Ja’nae tells me to stop walking so fast. “It’s hot. And your legs are longer than mine.”

I slow down, and ask her again if she thinks I’m like my father.

She takes her time answering. “I guess not.”

I like Ja’nae more than the rest, ’cause she will stick by you no matter what.

“When you took the money from me that time,” she says, pulling up her long skirt, “I ain’t have to ask for it back. You felt bad, and just gave it to me. Even though I owed it to you.”

I don’t want to talk about the money, even though I can’t get Zora’s words out my head. So I ask Ja’nae how come she ain’t tell me ’bout her mother coming here. She kept it to herself, she says, ’cause she ain’t know if it would really happen or not. “Anyhow, everybody is mad at everybody else. Or mad at somebody else that done something to ’em. I just decided to keep it to myself.”

All the shades are down in Ja’nae’s house. So she’s going from window to window pulling ’em up, letting in the light. She’s talking on the phone to Ming too. Telling him to come over. “My grandfather ain’t coming home till late.”

She hangs up the phone and drags me from the living room to the kitchen. Her grandmother went to California to bring her mother back. So she’s gotta cook dinner for her grandfather for a week. She’s pulling out frying pans and pots; washing off chicken breasts and whole potatoes.

Ja’nae flours the chicken and puts it in a pot of hot bubbling grease. “Set the table. Four plates.”

I tell her I don’t wanna eat with her grandfather. She looks at me and smiles. “Sato’s coming.”

I stink. My hair is frizzed up from the sweat and heat. “I don’t want him here.”

Ja’nae comes over to me. “You scared he might kiss you or something?”

I make her get her chicken fingers off me.

She laughs. “We just gonna watch TV.”

While the chicken is frying and the potatoes and pork and beans are cooking, Ja’nae and me running ’round the house picking up newspapers. Then Ja’nae hands me a blue spray bottle and a rag. “We have to do the bathroom.”

“That’s your toilet, not mine.”

She asks me if I want my chicken smelling like the toilet. I take the rag and tell her she gotta pay me if she want me for her maid.

“Take it outta Zora’s money,” she says, trying to be funny.

I don’t say nothing to her. But all the while I’m cleaning, I’m thinking about Zora’s money and how hurt she was back there.

Soon as we get the table set and the food in pretty bowls, the bell rings. It’s Ming and Sato.

“I know you saved me some food,” Sato says, coming into the house all loud. He don’t even say hi when he walks in the door. He just walks right into the living room, sits down like a cowboy getting on a horse, and starts digging his dirty fingers into the biscuit bowl.

Ja’nae is like her grandmother, pushing all kinds of food Sato and Ming’s way.

Ming says he ain’t hungry. Sato piles chicken and potatoes on his plate like this is his last meal. After we done, I ain’t so sure telling them two to come over was such a good idea. Ja’nae and Ming are hugged up together over there on the couch. We’re watching a scary movie. Every once in a while, Sato leaves the room and comes back another way trying to make Ja’nae and me scream.

In the middle of the movie, Ming shuts off the TV. Puts on a CD and starts dancing with Ja’nae. It’s a slow song. They’re dancing so close you couldn’t get a notebook between ’em.

“Want to?” Sato says, pulling my arm.

I push him away. “No!” I say. “I mean. Hmmm.
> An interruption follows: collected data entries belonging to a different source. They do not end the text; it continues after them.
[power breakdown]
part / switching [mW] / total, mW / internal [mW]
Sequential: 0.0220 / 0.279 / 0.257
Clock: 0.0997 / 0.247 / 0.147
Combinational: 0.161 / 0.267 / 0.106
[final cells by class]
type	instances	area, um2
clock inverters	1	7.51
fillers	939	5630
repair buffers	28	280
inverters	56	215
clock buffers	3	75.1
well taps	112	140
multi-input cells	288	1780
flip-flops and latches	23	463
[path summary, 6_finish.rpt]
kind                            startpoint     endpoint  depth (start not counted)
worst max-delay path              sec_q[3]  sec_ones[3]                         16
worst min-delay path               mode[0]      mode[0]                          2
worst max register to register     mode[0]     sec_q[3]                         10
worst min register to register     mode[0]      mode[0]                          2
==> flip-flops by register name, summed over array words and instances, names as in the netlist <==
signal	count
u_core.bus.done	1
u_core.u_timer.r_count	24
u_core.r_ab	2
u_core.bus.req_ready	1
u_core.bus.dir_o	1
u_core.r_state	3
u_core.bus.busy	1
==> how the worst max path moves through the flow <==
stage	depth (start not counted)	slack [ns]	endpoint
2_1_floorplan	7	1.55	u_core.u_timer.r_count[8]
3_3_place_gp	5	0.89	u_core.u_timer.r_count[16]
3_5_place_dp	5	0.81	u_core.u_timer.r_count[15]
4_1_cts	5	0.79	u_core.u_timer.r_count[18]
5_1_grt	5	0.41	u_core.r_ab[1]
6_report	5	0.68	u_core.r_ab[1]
### config.mk
export PLATFORM = sky130hd
export DESIGN_NAME = soml_qam16_mapper
export DESIGN_NICKNAME = d
export VERILOG_FILES = /design/src/rtl/soml_qam16_mapper.sv
export SDC_FILE = /design/constraint.sdc
export NUM_CORES = 1
export LEC_CHECK = 0
export ABC_AREA = 1
export CAP_MARGIN = 20
export CORE_ASPECT_RATIO = 1.2
export CORE_MARGIN = 3
export CORE_UTILIZATION = 41
export DETAILED_ROUTE_END_ITERATION = 6
export GPL_TIMING_DRIVEN = 0
export PLACE_DENSITY = 0.85
export SETUP_SLACK_MARGIN = 0.1
export SYNTH_ARGS = -nofsm -noshare
export SYNTH_HDL_FRONTEND = slang
export SYNTH_SLANG_ARGS = --single-unit
export TNS_END_PERCENT = 10
### constraint.sdc
create_clock -name clk -period 3.9 [get_ports clk]
set_input_delay 0.975 -clock clk [delete_from_list [all_inputs] [get_ports clk]]
set_output_delay 0.975 -clock clk [all_outputs]
set_load 0.01 [all_outputs]
### src/rtl/soml_qam16_mapper.sv
// -----------------------------------------------------------------------------
// soml_qam16_mapper
//
// Transmit-side 16-QAM symbol mapper for the SOML link. Each accepted byte is
// split into two 4-bit symbols: the high nibble is sent first, then the low
// nibble. In each nibble the upper 2 bits select the I level and the lower 2
// bits select the Q level. Each 2-bit field is Gray-mapped onto the 4-PAM
// levels {-3,-1,+1,+3}, and each level is output as a signed fixed-point
// value (level << Q) that is N bits wide.
//
// Ports
//   clk      rising-edge clock
//   rst_n    asynchronous active-low reset
//   s_valid  input byte valid
//   s_ready  mapper can accept s_data this cycle
//   s_data   payload byte; [7:4] = symbol 0, [3:0] = symbol 1
//   m_valid  output symbol valid
//   m_ready  downstream accepts the symbol
//   m_i      signed in-phase level (zero when m_valid=0)
//   m_q      signed quadrature level (zero when m_valid=0)
//   m_last   current symbol is the last of its frame
//   sym_cnt  index of the current symbol within its frame
//
// State table
//   state | meaning
//   IDLE  | no byte held; m_valid=0; ready for a new byte
//   HI    | byte held; emitting nibble [7:4]
//   LO    | byte held; emitting nibble [3:0]; a new byte may be taken on
//         | the same edge that this symbol is consumed
// -----------------------------------------------------------------------------
module soml_qam16_mapper #(
    parameter int N          = 16,
    parameter int Q          = 8,
    parameter int FRAME_SYMS = 64
) (
    input  logic                          clk,
    input  logic                          rst_n,
    input  logic                          s_valid,
    output logic                          s_ready,
    input  logic [7:0]                    s_data,
    output logic                          m_valid,
    input  logic                          m_ready,
    output logic [N-1:0]                  m_i,
    output logic [N-1:0]                  m_q,
    output logic                          m_last,
    output logic [$clog2(FRAME_SYMS)-1:0] sym_cnt
);

    localparam int CW = $clog2(FRAME_SYMS);

    // The integer part must be wide enough to hold +/-3 exactly.
    if (N - Q < 3) begin : g_bad_width
        $error("soml_qam16_mapper: N-Q must be >= 3");
    end
    if ((FRAME_SYMS < 2) || (FRAME_SYMS % 2 != 0)) begin : g_bad_frame
        $error("soml_qam16_mapper: FRAME_SYMS must be even and >= 2");
    end

    localparam logic [N-1:0] LVL_P1 = N'(1) << Q;
    localparam logic [N-1:0] LVL_P3 = N'(3) << Q;
    localparam logic [N-1:0] LVL_M1 = -LVL_P1;
    localparam logic [N-1:0] LVL_M3 = -LVL_P3;
    localparam logic [CW-1:0] LAST_IDX = CW'(FRAME_SYMS - 1);

    typedef enum logic [1:0] {
        IDLE = 2'd0,
        HI   = 2'd1,
        LO   = 2'd2
    } state_t;

    state_t      state;
    state_t      state_nxt;
    logic [7:0]  byte_q;
    logic [3:0]  nibble;
    logic        s_xfer;
    logic        m_xfer;

    // Gray order: adjacent levels differ in exactly one bit.
    function automatic logic [N-1:0] pam_level(input logic [1:0] bits);
        logic [N-1:0] lvl;
        case (bits)
            2'b00:   lvl = LVL_M3;
            2'b01:   lvl = LVL_M1;
            2'b11:   lvl = LVL_P1;
            default: lvl = LVL_P3;
        endcase
        return lvl;
    endfunction

    // Every m_* output is decoded from registers only. The one combinational
    // path, m_ready -> s_ready, is what lets LO hand off to the next byte
    // without a bubble.
    assign m_valid = (state != IDLE);
    assign s_ready = (state == IDLE) | ((state == LO) & m_ready);
    assign s_xfer  = s_valid & s_ready;
    assign m_xfer  = m_valid & m_ready;

    always_comb begin
        state_nxt = state;
        case (state)
            IDLE: if (s_xfer) state_nxt = HI;
            HI:   if (m_xfer) state_nxt = LO;
            LO: begin
                if (m_xfer) state_nxt = s_xfer ? HI : IDLE;
            end
            default: state_nxt = IDLE;
        endcase
    end

    always_ff @(posedge clk or negedge rst_n) begin
        if (!rst_n) begin
            state   <= IDLE;
            byte_q  <= 8'h00;
            sym_cnt <= '0;
        end else begin
            state <= state_nxt;
            if (s_xfer) begin
                byte_q <= s_data;
            end
            if (m_xfer) begin
                sym_cnt <= (sym_cnt == LAST_IDX) ? '0 : sym_cnt + 1'b1;
            end
        end
    end

    assign nibble = (state == HI) ? byte_q[7:4] : byte_q[3:0];
    assign m_i    = m_valid ? pam_level(nibble[3:2]) : '0;
    assign m_q    = m_valid ? pam_level(nibble[1:0]) : '0;
    assign m_last = m_valid & (sym_cnt == LAST_IDX);

endmodule
--- config.mk ---
export PLATFORM = sky130hd
export DESIGN_NAME = ppla_spi_shifter
export DESIGN_NICKNAME = d
export VERILOG_FILES = /design/src/rtl/ppla_spi_shifter.sv
export SDC_FILE = /design/constraint.sdc
export NUM_CORES = 1
export LEC_CHECK = 0
export BUFFER_PORTS_ARGS = -buffer_cell sky130_fd_sc_hd__buf_2
export CELL_PAD_IN_SITES_DETAIL_PLACEMENT = 0
export CELL_PAD_IN_SITES_GLOBAL_PLACEMENT = 1
export CORE_MARGIN = 2
export CORE_UTILIZATION = 32
export DETAILED_ROUTE_END_ITERATION = 8
export PLACE_DENSITY_LB_ADDON = 0.1
export SETUP_SLACK_MARGIN = 0.2
export SLEW_MARGIN = 20
export SYNTH_ARGS = -nofsm -noshare
export SYNTH_HDL_FRONTEND = slang
export SYNTH_SLANG_ARGS = --single-unit
--- constraint.sdc ---
create_clock -name CLK -period 5 [get_ports CLK]
set_input_delay 0.25 -clock CLK [delete_from_list [all_inputs] [get_ports CLK]]
set_output_delay 0.25 -clock CLK [all_outputs]
set_load 0.02 [all_outputs]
Cut the light on Ja’nae. I can’t see.”

Ja’nae ain’t listening. She’s giggling over there with Ming.

Ming moves her over my way. Drops some of Ja’nae’s sweet-smelling cotton balls on my head and says, “Don’t be scared. He ain’t gonna hurt you.”

Sato is standing in the middle of the floor with his hands in his pockets. “I’ll show you how to do it,” he says, real low. “It ain’t hard.”

I ain’t never danced with a boy before. But I ain’t telling Sato that. So I sit on the couch like a knucklehead, wishing I was home with Momma.